Stored data:
--- src/rtl/spirb_pkg.sv ---
package spirb_pkg;
   typedef struct packed {
      logic auto_inc;
      logic three_wire;
   } ctrl_t;

   localparam int CTRL_BITS = $bits(ctrl_t);
endpackage

--- src/rtl/spirb_sync.sv ---
module spirb_sync #(
   parameter int       STAGES  = 2,
   parameter int       W       = 3,
   parameter bit [W-1:0] RST_VAL = '0
) (
   input  logic         clk,
   input  logic         rst_n,
   input  logic [W-1:0] d_i,
   output logic [W-1:0] q_o
);
   if (STAGES < 2) begin : g_bad_stages
      $error("spirb_sync: STAGES must be at least 2");
   end

   for (genvar i = 0; i < W; i++) begin : g_line
      logic [STAGES-1:0] ff;
      always_ff @(posedge clk or negedge rst_n) begin
         if (!rst_n) ff <= {STAGES{RST_VAL[i]}};
         else        ff <= {ff[STAGES-2:0], d_i[i]};
      end
      assign q_o[i] = ff[STAGES-1];
   end
endmodule

--- src/rtl/spirb_edge.sv ---
module spirb_edge #(
   parameter bit IDLE = 1'b1
) (
   input  logic clk,
   input  logic rst_n,
   input  logic lvl_i,
   output logic rise_o,
   output logic fall_o
);
   logic prev;

   always_ff @(posedge clk or negedge rst_n) begin
      if (!rst_n) prev <= IDLE;
      else        prev <= lvl_i;
   end

   assign rise_o = lvl_i & ~prev;
   assign fall_o = ~lvl_i & prev;
endmodule

--- src/rtl/spirb_frame.sv ---
module spirb_frame #(
   parameter int ADDR_W = 7,
   parameter int DATA_W = 8
) (
   input  logic              clk,
   input  logic              rst_n,
   input  logic              cs_act_i,
   input  logic              spc_rise_i,
   input  logic              spc_fall_i,
   input  logic              sdi_i,
   input  logic              auto_inc_i,
   input  logic [DATA_W-1:0] rdata_i,
   output logic [ADDR_W-1:0] addr_o,
   output logic [DATA_W-1:0] wdata_o,
   output logic              wstb_o,
   output logic              drive_o,
   output logic              dout_o
);
   localparam int CNT_W = $clog2(DATA_W);
   localparam logic [CNT_W-1:0] LAST_BIT = CNT_W'(DATA_W - 1);

   logic [CNT_W-1:0]  bitc;
   logic              hdr_done;
   logic              rd_mode;
   logic              load_pend;
   logic              inc_pend;
   logic              tx_live;
   logic [DATA_W-1:0] rx;
   logic [DATA_W-1:0] tx;
   logic [DATA_W-1:0] rx_next;
   logic              byte_end;

   assign rx_next  = {rx[DATA_W-2:0], sdi_i};
   assign byte_end = spc_rise_i && (bitc == LAST_BIT);

   always_ff @(posedge clk or negedge rst_n) begin
      if (!rst_n) begin
         bitc      <= '0;
         hdr_done  <= 1'b0;
         rd_mode   <= 1'b0;
         load_pend <= 1'b0;
         inc_pend  <= 1'b0;
         tx_live   <= 1'b0;
         rx        <= '0;
         tx        <= '0;
         addr_o    <= '0;
         wdata_o   <= '0;
         wstb_o    <= 1'b0;
      end else begin
         wstb_o   <= 1'b0;
         inc_pend <= 1'b0;
         if (inc_pend) addr_o <= addr_o + 1'b1;
         if (!cs_act_i) begin
            bitc      <= '0;
            hdr_done  <= 1'b0;
            rd_mode   <= 1'b0;
            load_pend <= 1'b0;
            tx_live   <= 1'b0;
         end else begin
            if (spc_rise_i) begin
               rx   <= rx_next;
               bitc <= byte_end ? '0 : bitc + 1'b1;
            end
            if (byte_end) begin
               if (!hdr_done) begin
                  hdr_done  <= 1'b1;
                  rd_mode   <= rx_next[DATA_W-1];
                  addr_o    <= rx_next[ADDR_W-1:0];
                  load_pend <= rx_next[DATA_W-1];
               end else begin
                  if (!rd_mode) begin
                     wstb_o  <= 1'b1;
                     wdata_o <= rx_next;
                  end
                  load_pend <= rd_mode;
                  inc_pend  <= auto_inc_i;
               end
            end
            if (spc_fall_i) begin
               if (load_pend) begin
                  tx        <= rdata_i;
                  load_pend <= 1'b0;
                  tx_live   <= 1'b1;
               end else begin
                  tx <= tx << 1;
               end
            end
         end
      end
   end

   assign drive_o = tx_live;
   assign dout_o  = tx[DATA_W-1];
endmodule

--- src/rtl/spirb_slave.sv ---
module spirb_slave
   import spirb_pkg::*;
#(
   parameter int              ADDR_W      = 7,
   parameter int              DATA_W      = 8,
   parameter int              SYNC_STAGES = 2,
   parameter logic [ADDR_W-1:0] ID_ADDR   = 7'h0F,
   parameter logic [DATA_W-1:0] ID_VALUE  = 8'h69,
   parameter logic [ADDR_W-1:0] CTRL_ADDR = 7'h12
) (
   input  logic              clk,
   input  logic              rst_n,
   input  logic              spc_i,
   input  logic              cs_n_i,
   input  logic              sdi_i,
   output logic              dout_o,
   output logic              sdo_en_o,
   output logic              sdio_en_o,
   output logic [ADDR_W-1:0] rf_addr_o,
   output logic [DATA_W-1:0] rf_wdata_o,
   output logic              rf_we_o,
   input  logic [DATA_W-1:0] rf_rdata_i
);
   if (DATA_W != ADDR_W + 1) begin : g_bad_frame
      $error("spirb_slave: header must be one direction bit plus the address");
   end
   if ((DATA_W & (DATA_W - 1)) != 0) begin : g_bad_width
      $error("spirb_slave: DATA_W must be a power of two");
   end
   if (ID_ADDR == CTRL_ADDR) begin : g_bad_map
      $error("spirb_slave: identity and control addresses must differ");
   end

   logic [2:0]        sync_q;
   logic              spc_s, cs_act, sdi_s;
   logic              spc_rise, spc_fall;
   logic [ADDR_W-1:0] addr;
   logic [DATA_W-1:0] wdata;
   logic              wstb;
   logic              drive;
   logic [DATA_W-1:0] rdata_mux;
   ctrl_t             ctrl;

   spirb_sync #(.STAGES(SYNC_STAGES), .W(3), .RST_VAL(3'b110)) sync_i (
      .clk(clk), .rst_n(rst_n),
      .d_i({spc_i, cs_n_i, sdi_i}), .q_o(sync_q)
   );

   assign spc_s  = sync_q[2];
   assign cs_act = ~sync_q[1];
   assign sdi_s  = sync_q[0];

   spirb_edge #(.IDLE(1'b1)) edge_i (
      .clk(clk), .rst_n(rst_n), .lvl_i(spc_s),
      .rise_o(spc_rise), .fall_o(spc_fall)
   );

   spirb_frame #(.ADDR_W(ADDR_W), .DATA_W(DATA_W)) frame_i (
      .clk(clk), .rst_n(rst_n), .cs_act_i(cs_act),
      .spc_rise_i(spc_rise), .spc_fall_i(spc_fall), .sdi_i(sdi_s),
      .auto_inc_i(ctrl.auto_inc), .rdata_i(rdata_mux),
      .addr_o(addr), .wdata_o(wdata), .wstb_o(wstb),
      .drive_o(drive), .dout_o(dout_o)
   );

   always_ff @(posedge clk or negedge rst_n) begin
      if (!rst_n)                         ctrl <= '0;
      else if (wstb && addr == CTRL_ADDR) ctrl <= ctrl_t'(wdata[CTRL_BITS-1:0]);
   end

   always_comb begin
      if (addr == ID_ADDR)        rdata_mux = ID_VALUE;
      else if (addr == CTRL_ADDR) rdata_mux = {{(DATA_W-CTRL_BITS){1'b0}}, ctrl};
      else                        rdata_mux = rf_rdata_i;
   end

   assign rf_addr_o  = addr;
   assign rf_wdata_o = wdata;
   assign rf_we_o    = wstb && (addr != ID_ADDR) && (addr != CTRL_ADDR);
   assign sdo_en_o   = drive && !ctrl.three_wire;
   assign sdio_en_o  = drive && ctrl.three_wire;
endmodule

--- config.mk ---
export PLATFORM = sky130hd
export DESIGN_NAME = spirb_slave
export DESIGN_NICKNAME = d
export VERILOG_FILES = /design/src/rtl/spirb_pkg.sv /design/src/rtl/spirb_sync.sv /design/src/rtl/spirb_edge.sv /design/src/rtl/spirb_frame.sv /design/src/rtl/spirb_slave.sv
export SDC_FILE = /design/constraint.sdc
export NUM_CORES = 1
export LEC_CHECK = 0
export BUFFER_PORTS_ARGS = -buffer_cell sky130_fd_sc_hd__buf_2
export CAP_MARGIN = 20
export CORE_MARGIN = 5
export CORE_UTILIZATION = 55
export DETAILED_ROUTE_END_ITERATION = 8
export PLACE_DENSITY_LB_ADDON = 0.1
export REMOVE_ABC_BUFFERS = 1
export SLEW_MARGIN = 20
export SYNTH_ARGS = -nofsm -noshare
export SYNTH_HDL_FRONTEND = slang
export SYNTH_SLANG_ARGS = --single-unit
--- constraint.sdc ---
create_clock -name clk -period 2.4 [get_ports clk]
set_input_delay 0 -clock clk [delete_from_list [all_inputs] [get_ports clk]]
set_output_delay 0 -clock clk [all_outputs]
set_load 0.005 [all_outputs]
==> impl_results.md <==
* Final worst slack at 0.462 ns
* Max VDD drop at 0.399 mV
* F_max at 516 MHz
* Hpwl dp at 2830 um
* Clock slew seen by the registers of the worst setup and hold paths at 0.08 ns
* Drt wl/cell at 14.5 um
* CTS H-Tree Depth at 2
* Routed wire length at 3960 um
* Fin crit period at 1.94 ns
* Asr flop ratio synth at 1.00
* Setup TNS at 0 ns
* Worst Hold Endpoint: frame_i.tx[5]$_DFFE_PN0P_
* Synth warn at 0
* Final worst path period share at 0.808
* Clk_skew at 0.00710 ns
* DIE HEIGHT at 71.9 um
* Final setup violation count at 0
* Min-delay src: rf_rdata_i[5]
* Grt ovf at 0
* Status: completed
* Reg2Reg Launch Point: frame_i.bitc[0]$_DFFE_PN0P_
* Final Power at 1620 uW
* RSZ-0062 raised after global routing: false
* Global-route wire length before repair at 6980 um
* Initial antenna violation count at 0
* Nature of the critical path endpoint: flop
* #FFs+latches synth at 48
* Inserted Clock Buffers at 5
* Leak Pwr at 0.00122 uW
* R2r setup slk at 0.46 ns
* Initial core utilization at 0.572
* Drt drc at 0
* ANT cells at 0
* Synth Flop Type: dfrtp_1
* Top-level I/O count at 32
* Final slew viol count at 0
* Nets at 240
* Port Buf Inserts at 31
* Root buf cell: clkbuf_8
* Width of the die at 71.9 um
* Distinct cells, synth at 35
* Power Density at 651 nW/um^2
* Routed Antenna Nets at 0
* Maximum Capacitance Violations at 0
* Crit Path Class: flop to flop
* Least-Margin Pin Slew at 0.590 ns
* Cell taking the most area after synthesis: dfrtp_1
* Synth top area share at 0.510
* Largest net degree at the start of global routing at 49
* Reg2reg end: frame_i.wdata_o[7]$_DFFE_PN0P_
* R2r worst-path depth at 5
* Ratio of cells with drive above 1 in the final layout at 0.304
* Most common cell in the netlist: dfrtp_1
* Hold Path Class: input port to flop
* Final GP Congestion at 0.768
* Routed vias/inst at 5.38
* CP startpoint kind: flop
* Post-CTS resize count at 0
* Initial drt markers at 93
* Max Buffers Root-to-Sink at 2
* All-Layer GR Usage at 0.172
* Syn_area_per_cell at 11.6 um^2
* Post-route cell area at 2480 um^2
* FP Rows at 22
* Top post-synthesis cells by area: dfrtp_1 51%, dfstp_2 6.2%, mux2_4 5.7%
* TritonCTS clock tree: yes
* Hold Crit Depth at 3
* Vias in the first global route at 1464
* Crit Path Max Fanout at 9
* Area Growth Syn to Fin at 17.7%
* Post-Syn Area at 2110 um^2
* Via count at 1462
* Clock sinks at 48
* Final number of hold-violating endpoints at 0
* Worst Path Arrival at 2.12 ns
* Required @ worst endpoint at 2.58 ns
* Core area at 3690 um^2
* EDFF count, synth at 0
* Drt pass-1 iters at 4
* Gate count after technology mapping at 182
* Max_slew headroom at 0.607
* Pre-CTS WS at 0.456 ns
* Synth top cells by count: 43 x dfrtp_1, 15 x nand2_1, 15 x o21ai_0, 14 x nor2_1, 13 x a21oi_1
* Worst skew pair latency at 0.29 ns
* Post-synthesis sequential area ratio at 0.572
* Placement Cell Area at 2310 um^2
* DIE AREA at 5170 um^2
-- state kept, by name (all words and copies together) (netlist names) --
signal / count
frame_i.load_pend: 1
ctrl: 2
edge_i.prev: 1
frame_i.wstb_o: 1
frame_i.hdr_done: 1
frame_i.drive_o: 1
frame_i.rd_mode: 1
frame_i.addr_o: 7
frame_i.bitc: 3
frame_i.rx: 7
sync_i.g_line.ff: 6
frame_i.tx: 8
frame_i.wdata_o: 8
frame_i.inc_pend: 1
-- placed cells by master (no fill, tap or decap) --
master / count
a211oi_1: 1
a21o_1: 1
a21oi_1: 13
a31o_2: 1
a31oi_1: 1
and2_1: 1
and3_1: 2
buf_2: 30
buf_4: 3
clkbuf_1: 1
clkbuf_8: 7
dfrtp_1: 43
dfstp_2: 5
dlygate4sd3_1: 7
ha_1: 4
inv_1: 8
mux2_2: 9
mux2_4: 8
mux2i_1: 5
nand2_1: 15
nand2b_1: 2
nand3_1: 2
nand3b_2: 1
nand4_1: 5
nand4_2: 1
nor2_1: 14
nor2_2: 1
nor3_1: 3
nor3b_1: 2
nor4b_1: 2
o211ai_1: 2
o21ai_0: 15
o22ai_1: 1
or2_2: 1
or4_4: 1
xnor2_1: 3
xor2_1: 3
-- timing repair --
action                                  CTS  global route
buffers inserted                          0             0
endpoints found under the setup margin    0             0
hold endpoints to repair                 49             0
hold buffers                              7             0
-- where the power goes --
| part | leakage, uW | switching, uW | internal (uW) |
|---|---|---|---|
| clock network | 0.0000515 | 243 | 263 |
| logic | 0.000548 | 57.3 | 76.4 |
| registers | 0.000618 | 80.7 | 896 |
| total | 0.00122 | 381 | 1230 |
-- how the worst max path moves through the flow --
stage	start	endpoint
3_5_place_dp	frame_i.bitc[0]$_DFFE_PN0P_	frame_i.wdata_o[4]$_DFFE_PN0P_
3_3_place_gp	frame_i.bitc[0]$_DFFE_PN0P_	frame_i.wdata_o[5]$_DFFE_PN0P_
4_1_cts	frame_i.bitc[0]$_DFFE_PN0P_	frame_i.wdata_o[7]$_DFFE_PN0P_
6_report	frame_i.bitc[0]$_DFFE_PN0P_	frame_i.wdata_o[7]$_DFFE_PN0P_
2_1_floorplan	frame_i.bitc[0]$_DFFE_PN0P_	frame_i.addr_o[0]$_DFF_PN0_
5_1_grt	frame_i.addr_o[4]$_DFF_PN0_	rf_we_o
-- final cells by class --
type / instances / area, um^2
Sequential cell: 48 / 1210
Fill cell: 302 / 1210
Multi-Input combinational cell: 120 / 842
Timing Repair Buffer: 40 / 243
Clock buffer: 8 / 100
Tap cell: 48 / 60.1
Inverter: 8 / 30.0
-- worst max-delay path, stage by stage, from the launching register on --
cell and delay, ns:
dfrtp_1 0.38, ha_1 0.15, ha_1 0.24, nand3b_2 0.16, or4_4 0.56, mux2_4 0.33
-- cell families (layout without fill, tap and decap cells) --
kind of cell,count (synthesis),in the layout,share of synthesized area
compound gates,35,35,0.0908
buf+inv,14,56,0.0285
mux,22,22,0.129
simple gates,53,53,0.131
flops,48,48,0.572
xor+xnor,6,6,0.0249
fa+ha+maj,4,4,0.0237
-- routing by layer --
metal  GRT usage  share of wire  vias up  routed length (um)
met5           0              0        -                   0
met4      0.0501          0.012        0                  46
met3      0.0499          0.062        7                 245
met2       0.265           0.48       38                1910
met1       0.236           0.44      700                1750
li1            -              -      717                   -
-- stage by stage --
step | util | cells | hold slack [ns]
3_5_place_dp | 0.626 | 257 | 0.108
5_1_grt | 0.673 | 272 | 0.0134
3_3_place_gp | 0.626 | 257 | 0.106
2_1_floorplan | - | 176 | -0.296
4_1_cts | 0.672 | 272 | 0.00706
6_report | 0.673 | 272 | 0.0187
(Power assumes the default switching activity.)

▸ WHAT YOU NEED TO DO: Taking the records above, retype every line from the one with "at 0.456 ns" down to the one with "-- placed cells", exactly and with nothing else.

▸ ANSWER TO THE PROBLEM:
* Pre-CTS WS at 0.456 ns
* Synth top cells by count: 43 x dfrtp_1, 15 x nand2_1, 15 x o21ai_0, 14 x nor2_1, 13 x a21oi_1
* Worst skew pair latency at 0.29 ns
* Post-synthesis sequential area ratio at 0.572
* Placement Cell Area at 2310 um^2
* DIE AREA at 5170 um^2
-- state kept, by name (all words and copies together) (netlist names) --
signal / count
frame_i.load_pend: 1
ctrl: 2
edge_i.prev: 1
frame_i.wstb_o: 1
frame_i.hdr_done: 1
frame_i.drive_o: 1
frame_i.rd_mode: 1
frame_i.addr_o: 7
frame_i.bitc: 3
frame_i.rx: 7
sync_i.g_line.ff: 6
frame_i.tx: 8
frame_i.wdata_o: 8
frame_i.inc_pend: 1
-- placed cells by master (no fill, tap or decap) --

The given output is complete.